What is needed:
Only the lines from the one with "cell,instances" to the end of the records are wanted, each repeated exactly, both ends included.
== Segment start ==
**src/rtl/pdp8l_xbr_pkg.sv**
```systemverilog
// Shared constants, register map and ARM access FSM states for the xbr arbiter.
package pdp8l_xbr_pkg;

  localparam int unsigned AW = 15;  // word address width (32K words)
  localparam int unsigned DW = 12;  // word data width

  localparam logic [11:0] XbrVersion = 12'h001;
  // 'X' 'B', size code 1, version
  localparam logic [31:0] XbrIdent   = {20'h58421, XbrVersion};

  localparam logic [1:0] RegIdent = 2'd0;
  localparam logic [1:0] RegAddr  = 2'd1;
  localparam logic [1:0] RegWdat  = 2'd2;
  localparam logic [1:0] RegRead  = 2'd3;

  typedef enum logic [1:0] {
    StIdle,
    StPend,
    StIssue,
    StCapt
  } arm_st_e;

  // Status word layout shared by registers 1 and 2.
  function automatic logic [31:0] stat_word(input logic busy, input logic done,
                                            input logic ovr, input logic [28:0] low);
    return {busy, done, ovr, low};
  endfunction

endpackage

```
**src/rtl/pdp8l_xbr_arbiter_if.sv**
```systemverilog
// ARM register port, PDP-side xbr bus and block RAM port of the xbr arbiter.
interface pdp8l_xbr_arbiter_if;
  import pdp8l_xbr_pkg::*;

  logic          armwrite;
  logic [1:0]    armraddr;
  logic [1:0]    armwaddr;
  logic [31:0]   armwdata;
  logic [31:0]   armrdata;

  logic [AW-1:0] xbraddr;
  logic [DW-1:0] xbrwdat;
  logic [DW-1:0] xbrrdat;
  logic          xbrenab;
  logic          xbrwena;

  logic [AW-1:0] ramaddr;
  logic [DW-1:0] ramwdat;
  logic [DW-1:0] ramrdat;
  logic          ramen;
  logic          ramwe;

  // Environment side: ARM core, extended-memory controller and RAM read data.
  modport master (
    output armwrite, armraddr, armwaddr, armwdata, xbraddr, xbrwdat, xbrenab, xbrwena,
           ramrdat,
    input  armrdata, xbrrdat, ramaddr, ramwdat, ramen, ramwe
  );

  // Arbiter side.
  modport slave (
    input  armwrite, armraddr, armwaddr, armwdata, xbraddr, xbrwdat, xbrenab, xbrwena,
           ramrdat,
    output armrdata, xbrrdat, ramaddr, ramwdat, ramen, ramwe
  );

endinterface

```
**src/rtl/pdp8l_xbr_arbiter.sv**
```systemverilog
// PDP/ARM arbiter for the extended-memory block RAM. The PDP xbr port always wins; the
// ARM single-word port only issues in cycles with xbrenab low.
// Optional build macro PDP8L_XBR_AUTOINC_EN: post-increment the ARM address after each
// completed access, suppressible for one access by reg1 wdata[31].
module pdp8l_xbr_arbiter
  import pdp8l_xbr_pkg::*;
(
  input logic                CLOCK,
  input logic                RESET,
  pdp8l_xbr_arbiter_if.slave bus
);

  arm_st_e       state_q, state_d;
  logic [AW-1:0] addr_q, addr_pend_q;
  logic          addr_pend_vld_q;
  logic [DW-1:0] wdat_q, ardat_q;
  logic          op_we_q;
  logic          busy_q, done_q, ovr_q;
  logic [15:0]   pdpcnt_q, armwait_q;
  logic          xbrenab_q;
`ifdef PDP8L_XBR_AUTOINC_EN
  logic          noinc_q, noinc_pend_q;
`endif

  logic wr_addr, wr_start_w, wr_start_r, start, accept, arm_done;

  logic unused_wdata;
  assign unused_wdata = ^bus.armwdata[31:AW];

  assign wr_addr    = bus.armwrite && (bus.armwaddr == RegAddr);
  assign wr_start_w = bus.armwrite && (bus.armwaddr == RegWdat);
  assign wr_start_r = bus.armwrite && (bus.armwaddr == RegRead) && bus.armwdata[0];
  assign start      = wr_start_w || wr_start_r;
  assign accept     = start && !busy_q;

  // A write finishes in its issue cycle; a read finishes in the capture cycle.
  assign arm_done = (state_q == StCapt) ||
                    ((state_q == StIssue) && !bus.xbrenab && op_we_q);

  assign bus.xbrrdat = bus.ramrdat;

  // ARM access FSM state register.
  always_ff @(posedge CLOCK) begin
    if (RESET) begin
      state_q <= StIdle;
    end else begin
      state_q <= state_d;
    end
  end

  // ARM FSM next state; a PDP enable in the issue cycle pushes the access back to PEND.
  always_comb begin
    state_d = state_q;
    unique case (state_q)
      StIdle:  if (accept) state_d = StPend;
      StPend:  if (!bus.xbrenab) state_d = StIssue;
      StIssue: begin
        if (bus.xbrenab) begin
          state_d = StPend;
        end else if (op_we_q) begin
          state_d = StIdle;
        end else begin
          state_d = StCapt;
        end
      end
      StCapt:  state_d = StIdle;
    endcase
  end

  // RAM port mux: PDP first, then an issuing ARM access, otherwise idle.
  always_comb begin
    bus.ramen   = 1'b0;
    bus.ramwe   = 1'b0;
    bus.ramaddr = '0;
    bus.ramwdat = '0;
    if (!RESET) begin
      if (bus.xbrenab) begin
        bus.ramen   = 1'b1;
        bus.ramwe   = bus.xbrwena;
        bus.ramaddr = bus.xbraddr;
        bus.ramwdat = bus.xbrwdat;
      end else if (state_q == StIssue) begin
        bus.ramen   = 1'b1;
        bus.ramwe   = op_we_q;
        bus.ramaddr = addr_q;
        bus.ramwdat = wdat_q;
      end
    end
  end

  // ARM register read mux.
  always_comb begin
    bus.armrdata = '0;
    unique case (bus.armraddr)
      RegIdent: bus.armrdata = XbrIdent;
      RegAddr:  bus.armrdata = stat_word(busy_q, done_q, ovr_q, {{(29-AW){1'b0}}, addr_q});
      RegWdat:  bus.armrdata = stat_word(busy_q, done_q, ovr_q, {{(29-DW){1'b0}}, ardat_q});
      RegRead:  bus.armrdata = {pdpcnt_q, armwait_q};
    endcase
  end

  // Registers, status flags, address update and counters.
  always_ff @(posedge CLOCK) begin
    if (RESET) begin
      addr_q          <= '0;
      addr_pend_q     <= '0;
      addr_pend_vld_q <= 1'b0;
      wdat_q          <= '0;
      ardat_q         <= '0;
      op_we_q         <= 1'b0;
      busy_q          <= 1'b0;
      done_q          <= 1'b0;
      ovr_q           <= 1'b0;
      pdpcnt_q        <= '0;
      armwait_q       <= '0;
      xbrenab_q       <= 1'b0;
`ifdef PDP8L_XBR_AUTOINC_EN
      noinc_q         <= 1'b0;
      noinc_pend_q    <= 1'b0;
`endif
    end else begin
      xbrenab_q <= bus.xbrenab;
      if (bus.xbrenab && !xbrenab_q) begin
        pdpcnt_q <= pdpcnt_q + 16'd1;
      end
      if ((state_q == StPend) && bus.xbrenab && (armwait_q != 16'hFFFF)) begin
        armwait_q <= armwait_q + 16'd1;
      end

      if (accept) begin
        busy_q  <= 1'b1;
        done_q  <= 1'b0;
        op_we_q <= wr_start_w;
        if (wr_start_w) begin
          wdat_q <= bus.armwdata[DW-1:0];
        end
      end else if (start) begin
        ovr_q <= 1'b1;
      end

      // The RAM output still holds the ARM read even if the PDP is enabled now.
      if (state_q == StCapt) begin
        ardat_q <= bus.ramrdat;
      end

      if (arm_done) begin
        busy_q <= 1'b0;
        done_q <= 1'b1;
        if (addr_pend_vld_q) begin
          addr_q          <= addr_pend_q;
          addr_pend_vld_q <= 1'b0;
`ifdef PDP8L_XBR_AUTOINC_EN
          noinc_q         <= noinc_pend_q;
        end else begin
          if (!noinc_q) begin
            addr_q <= addr_q + AW'(1);
          end
          noinc_q <= 1'b0;
`endif
        end
      end

      // An address write during an op is parked until that op completes.
      if (wr_addr) begin
        ovr_q <= 1'b0;
        if (busy_q && !arm_done) begin
          addr_pend_q     <= bus.armwdata[AW-1:0];
          addr_pend_vld_q <= 1'b1;
`ifdef PDP8L_XBR_AUTOINC_EN
          noinc_pend_q    <= bus.armwdata[31];
`endif
        end else begin
          addr_q <= bus.armwdata[AW-1:0];
`ifdef PDP8L_XBR_AUTOINC_EN
          noinc_q <= bus.armwdata[31];
`endif
        end
      end
    end
  end

endmodule

```
**src/flat_wrapper.sv**
```systemverilog
// flat-port wrapper written by rule: the top's interface ports become plain ports
module pdp8l_xbr_arbiter_flat import pdp8l_xbr_pkg::*;
  (CLOCK, RESET, bus_armwrite, bus_armraddr, bus_armwaddr, bus_armwdata, bus_xbraddr, bus_xbrwdat, bus_xbrenab, bus_xbrwena, bus_ramrdat, bus_armrdata, bus_xbrrdat, bus_ramaddr, bus_ramwdat, bus_ramen, bus_ramwe);
  pdp8l_xbr_arbiter_if bus_i ();
  input logic CLOCK;
  input logic RESET;
  input wire logic [$bits(bus_i.armwrite)-1:0] bus_armwrite;
  input wire logic [$bits(bus_i.armraddr)-1:0] bus_armraddr;
  input wire logic [$bits(bus_i.armwaddr)-1:0] bus_armwaddr;
  input wire logic [$bits(bus_i.armwdata)-1:0] bus_armwdata;
  input wire logic [$bits(bus_i.xbraddr)-1:0] bus_xbraddr;
  input wire logic [$bits(bus_i.xbrwdat)-1:0] bus_xbrwdat;
  input wire logic [$bits(bus_i.xbrenab)-1:0] bus_xbrenab;
  input wire logic [$bits(bus_i.xbrwena)-1:0] bus_xbrwena;
  input wire logic [$bits(bus_i.ramrdat)-1:0] bus_ramrdat;
  output wire logic [$bits(bus_i.armrdata)-1:0] bus_armrdata;
  output wire logic [$bits(bus_i.xbrrdat)-1:0] bus_xbrrdat;
  output wire logic [$bits(bus_i.ramaddr)-1:0] bus_ramaddr;
  output wire logic [$bits(bus_i.ramwdat)-1:0] bus_ramwdat;
  output wire logic [$bits(bus_i.ramen)-1:0] bus_ramen;
  output wire logic [$bits(bus_i.ramwe)-1:0] bus_ramwe;
  assign bus_i.armwrite = bus_armwrite;
  assign bus_i.armraddr = bus_armraddr;
  assign bus_i.armwaddr = bus_armwaddr;
  assign bus_i.armwdata = bus_armwdata;
  assign bus_i.xbraddr = bus_xbraddr;
  assign bus_i.xbrwdat = bus_xbrwdat;
  assign bus_i.xbrenab = bus_xbrenab;
  assign bus_i.xbrwena = bus_xbrwena;
  assign bus_i.ramrdat = bus_ramrdat;
  assign bus_armrdata = bus_i.armrdata;
  assign bus_xbrrdat = bus_i.xbrrdat;
  assign bus_ramaddr = bus_i.ramaddr;
  assign bus_ramwdat = bus_i.ramwdat;
  assign bus_ramen = bus_i.ramen;
  assign bus_ramwe = bus_i.ramwe;
  pdp8l_xbr_arbiter u_core (.CLOCK(CLOCK), .RESET(RESET), .bus(bus_i));
endmodule
```
**config.mk**
```make
export PLATFORM = sky130hd
export DESIGN_NAME = pdp8l_xbr_arbiter_flat
export DESIGN_NICKNAME = d
export VERILOG_FILES = /design/src/rtl/pdp8l_xbr_pkg.sv /design/src/rtl/pdp8l_xbr_arbiter_if.sv /design/src/rtl/pdp8l_xbr_arbiter.sv /design/src/flat_wrapper.sv
export SDC_FILE = /design/constraint.sdc
export NUM_CORES = 1
export LEC_CHECK = 0
export BUFFER_PORTS_ARGS = -buffer_cell sky130_fd_sc_hd__buf_2
export CAP_MARGIN = 10
export CORE_MARGIN = 8
export CORE_UTILIZATION = 36
export CTS_BUF_LIST = sky130_fd_sc_hd__clkbuf_4 sky130_fd_sc_hd__clkbuf_8
export DETAILED_ROUTE_END_ITERATION = 10
export MAX_ROUTING_LAYER = met4
export SLEW_MARGIN = 20
export SYNTH_ARGS = -nofsm -noshare
export SYNTH_HDL_FRONTEND = slang
export SYNTH_SLANG_ARGS = --single-unit
```
**constraint.sdc**
```tcl
create_clock -name CLOCK -period 2.2 [get_ports CLOCK]
set_input_delay 0.22 -clock CLOCK [delete_from_list [all_inputs] [get_ports CLOCK]]
set_output_delay 0.22 -clock CLOCK [all_outputs]
set_load 0.02 [all_outputs]
```
==> qor.yml <==
crit_required_ps: 1980
grtUsageTotal: 0.175
holdBufCountCts: 0
post-route-util: 0.443
drt_wl_total_um: 15500
ys.flop_type: "dfxtp_1"
slew_viol_final: 0
min_period_ps: 2080
rows: 42
ios: 153
synth-simple-area-share: 0.197
netlist_area_sq_um: 4880
crit_type: "reg2out"
fin_setup_tns_ps: 0
ant_nets: 0
gp_congestion: 0.833
synth-seq-area-share: 0.386
hpwlAfterDp_um: 11300
yosys_warnings: 0
vias: 4771
finalNetCount: 760
die_width_um: 132
hold_path_end: "u_core.ardat_q[3]$_SDFFE_PP0N_"
setup_viol: 0
syn-instance-count: 577
slew_headroom: 0.516
r2r_setup_slack_ps: 170
first_iter_violations: 386
synthXorXnorAreaFrac: 0.0215
cp.arrival_ps: 1860
via_per_inst: 5.55
io_buffers: 135
grt_first_pass_wirelength_um: 24500
r2r-start: "u_core.armwait_q[0]$_SDFFE_PP0P_"
whs_path_depth: 3
grt_antenna_before_repair: 0
power_mw: 3.37
finClkSkew_ps: 17.4
syn_nets: 659
min_path_type: "in2reg"
synth_fa_ha_area_frac: 0.00513
dr.pass1.iters: 5
muxShareOfSynthArea: 0.0690
cp-end-kind: "output port"
p_per_area_nw_per_um2: 574
cts.root.buffer_cell: "clkbuf_8"
ir_worst_vdd_uv: 257
clk_pin_slew_ps: 100
synth_cell_types: 48
synth_compound_area_frac: 0.255
ctsHtreeMaxLevel: 3
first_global_vias: 4645
fill_cells: 1361
async_reset_ff_frac: 0
clk_path_buf_depth: 2
reg2regPathDepth: 5
diodes: 0
power.leakage_nw: 2.47
dieArea_sq_um: 17500
max_freq_mhz: 481
clock-sinks: 94
multi_input_comb_area_sq_um: 2690
dieHeight_um: 132
r2r_end: "u_core.armwait_q[7]$_SDFFE_PP0P_"
drc_errors: 0
synth_top_family_by_area: "compound AO/OA/AOI/OAI gates"
min_from: "bus_ramrdat[3]"
cts_tree: "yes"
start_kind: "register"
grt_max_degree: 80
area_growth_pct: 20.3
synth_edf_count: 0
ys_ff_latch: 94
cap_violations: 0
numCtsBuffers: 9
drive_above_1_share: 0.287
whs_ps: 72.4
status: "completed"
post-route-period-util: 0.944
max_slew.worst_pin.slew_ps: 726
core-area_sq_um: 13200
overflow: 0
syn_area_per_cell_sq_um: 8.45
initial_core_util: 0.368
cp_max_fo: 10
hold_viol: 0
wire_per_inst_um: 18.0
rsz0062_at_grt: "no"
clk_latency_ps: 390
yosysTopAreaCellShare: 0.386
seq_area_sq_um: 1890
synthTopCellsByArea: "dfxtp_1, a22o_1, a21oi_1"
synth_area_leader_cell: "dfxtp_1"
-- state kept, by name (all words and copies together), names as in the netlist --
| register | flops |
|---|---|
| u_core.state_q | 2 |
| u_core.op_we_q | 1 |
| u_core.xbrenab_q | 1 |
| u_core.done_q | 1 |
| u_core.armwait_q | 16 |
| u_core.addr_pend_vld_q | 1 |
| u_core.wdat_q | 12 |
| u_core.addr_pend_q | 15 |
| u_core.pdpcnt_q | 16 |
| u_core.busy_q | 1 |
| u_core.addr_q | 15 |
| u_core.ovr_q | 1 |
| u_core.ardat_q | 12 |
-- final cells by class --
class / instances / share of cell area
multi-input combinational: 411 / 0.459
sequential: 94 / 0.321
timing repair buffer: 154 / 0.145
tap: 176 / 0.0375
clock buffer: 9 / 0.0211
clock inverter: 7 / 0.0107
inverter: 8 / 0.00512
-- power breakdown --
part	internal [mW]	leakage, nW	switching, mW
sequential	1.74	0.762	0.0439
clock	0.439	0.0984	0.694
combinational	0.172	1.61	0.284
-- repair_timing --
action,4_1_cts,5_1_grt
endpoints found under the setup margin,20,27
gates cloned,0,1
pin swaps,0,1
buffers inserted,0,1
resized for setup,2,12
-- per-stage QoR --
step	worst slack, ps	std cells	area (sq um)
finish	123	859	5870
global route	52.7	859	5870
CTS	41.5	857	5820
detailed placement	174	841	5620
global placement	239	841	5620
floorplan	294	577	4880
-- cells by family (layout without fill, tap and decap cells) --
group	count (synthesis)	count (layout)
flops	94	94
simple gates	183	183
fa+ha+maj	2	2
xor+xnor	12	12
mux	32	32
buf+inv	72	178
compound gates	182	182
-- cells in the final DEF, fill, tap and decap left out, types with 9 or more instances in the layout --
cell | synthesis | final
buf_4 | 12 | 17
a21oi_1 | 64 | 64
and3_1 | 11 | 11
o21ai_0 | 9 | 9
nor2_1 | 25 | 24
nand2_1 | 65 | 65
or4_1 | 9 | 9
mux2i_1 | 19 | 19
a22o_1 | 41 | 41
xor2_1 | 10 | 10
nand3_1 | 10 | 10
nand4_1 | 24 | 24
dfxtp_1 | 94 | 93
clkbuf_8 | 0 | 9
o31ai_1 | 24 | 24
mux2_2 | 13 | 13
a211oi_1 | 30 | 30
buf_2 | 4 | 132
-- worst max-delay path by stage --
stage / from / endpoint / slack, ps / cells after the start
2_1_floorplan: u_core.armwait_q[0]$_SDFFE_PP0P_ / u_core.armwait_q[9]$_SDFFE_PP0P_ / 290 / 6
3_3_place_gp: u_core.armwait_q[0]$_SDFFE_PP0P_ / u_core.armwait_q[9]$_SDFFE_PP0P_ / 240 / 5
3_5_place_dp: u_core.armwait_q[0]$_SDFFE_PP0P_ / u_core.armwait_q[9]$_SDFFE_PP0P_ / 170 / 5
4_1_cts: u_core.state_q[0]$_SDFFE_PP0P_ / bus_ramaddr[4] / 40 / 6
5_1_grt: u_core.state_q[0]$_SDFFE_PP0P_ / bus_ramaddr[4] / 50 / 7
6_report: u_core.state_q[0]$_SDFFE_PP0P_ / bus_ramwdat[4] / 120 / 7
-- worst max-delay path: stages (launching register included) --
cell and delay [ps]:
dfxtp_4 380, buf_4 160, nand2b_4 160, nor3_4 190, buf_6 150, buf_6 140, a22o_1 130, buf_2 160
-- metal layers --
layer	wire length, um	up-vias	global-route usage
met5	0	-	-
met4	308	0	0.0726
met3	673	24	0.0344
met2	7830	107	0.289
met1	6680	2307	0.203
li1	-	2333	-
-- synthesized netlist by cell type (11+ instances only) --
cell,instances
dfxtp_1,94
nand2_1,65
a21oi_1,64
clkbuf_1,42
a22o_1,41
a211oi_1,30
nor2_1,25
nand4_1,24
o31ai_1,24
mux2i_1,19
mux2_2,13
buf_4,12
and3_1,11
(Power assumes the default switching activity.)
== Segment end ==
Written response:
cell,instances
dfxtp_1,94
nand2_1,65
a21oi_1,64
clkbuf_1,42
a22o_1,41
a211oi_1,30
nor2_1,25
nand4_1,24
o31ai_1,24
mux2i_1,19
mux2_2,13
buf_4,12
and3_1,11
(Power assumes the default switching activity.)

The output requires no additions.